The reader who has followed to this point will need no further hint. If he continues as he has begun, he will be surprised to find how soon he will be able to instruct, on one subject at least, the college graduate, unless that graduate has happily continued as a fad what he once perfunctorily acquired.
Another way of commencing this study, and the one, I confess, which appeals more to me, is first to establish a framework which shall cover a long period of time, then study special epochs. An interesting way to start this method is to purchase Creasy's "Decisive Battles of the World," and familiarize one's self with its contents. This will furnish pegs on which to hang further items of information, and will impart a running familiarity with different nations involved in war from the time of the supremacy of Greece, down to the battle of Manila, in the recent edition,—in earlier editions to the time of Napoleon.

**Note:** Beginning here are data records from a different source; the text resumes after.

$ cat src/rtl/traffic_pkg.sv
// rtl/traffic_pkg.sv - shared state encoding and lamp types for the intersection controller
package traffic_pkg;

  typedef enum logic [2:0] {
    NS_G = 3'd0,
    NS_Y = 3'd1,
    AR1  = 3'd2,
    EW_G = 3'd3,
    EW_Y = 3'd4,
    AR2  = 3'd5,
    WALK = 3'd6
  } ctrl_state_t;

  typedef struct packed {
    logic red;
    logic yellow;
    logic green;
  } lamp_t;

  localparam lamp_t LAMP_RED    = 3'b100;
  localparam lamp_t LAMP_YELLOW = 3'b010;
  localparam lamp_t LAMP_GREEN  = 3'b001;

endpackage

The only absolutely essential reference book for this study is Ploetz's "Epitome of Universal History."
To make this fad interesting, the mere commitment to memory of facts and dates will not suffice. Items of history thus acquired will inevitably fade. The conscientious but ill-advised student who attempts to commit the "Epitome" to memory will fall by the way-side. Time is not wasted in dwelling sufficiently long on one subject to feel a sense of ownership in it, and there is opportunity for the exercise of individual ingenuity in devising means to accomplish this end. If one has the knack, for example, of writing nonsense verse (and this is a talent all too easy of cultivation) it will aid him in fixing by rhyme names and dates otherwise difficult to master, thus:
"Ten sixty-six is a date you must fix;" or "Drake was not late in fifteen eighty-eight."
The study of music, history, trees, flowers, or birds doubtless seems of trivial interest to one who occupies his leisure hours with such weighty problems as figuring out how rich he would have been to-day if he had bought Bell Telephone at 15, but such study is far more restful, and in the long run quite as useful for the over-busy man.
It is not necessary to devote an enormous amount of time to such pursuits. One has only to purchase Miss Huntington's "Studies of Trees in Winter" and learn the trees in his own doorway, or upon his street, to awaken an interest that will serve him in good stead upon a railroad journey, or during an otherwise monotonous sojourn in the country. A walk around the block before dinner with such an object in view is more restful than pondering in one's easy-chair over the fluctuations of the stock market, and the man who is "too busy" for such mental relaxation is paving the way for ultimate, perhaps early, breakdown.
Once started on the trees, the man who did not even know that their buds were visible in the winter, after absorbing the contents of the popular tree-books may find himself looking for something more elaborate. He may even look forward to his next western trip with pleasure instead of disgust, now that he anticipates seeing at close hand the eucalyptus, the Monterey cypress, and the pinus ponderosa.
Courtney says "to all this will undoubtedly be objected the plea of lack of time. The answer to arguments formed on such flimsy basis is that all the time which is spent in preparing one's self as a candidate for a sanitarium is like the proverbial edged tool in the hands of children and fools."
A little time spent in such simple pursuits as I have indicated, and a few weeks' vacation before exhaustion appears, may prevent a year's enforced abstinence from work on account of nervous invalidism. I am tempted here to say "A stitch in time saves nine," but adages are sometimes dangerous. Thus the adage, "If you want a thing well done you must do it yourself," has caused many a business and professional man to burden himself with details which in the long run he might better have intrusted to subordinates, even at the risk of an occasional blunder.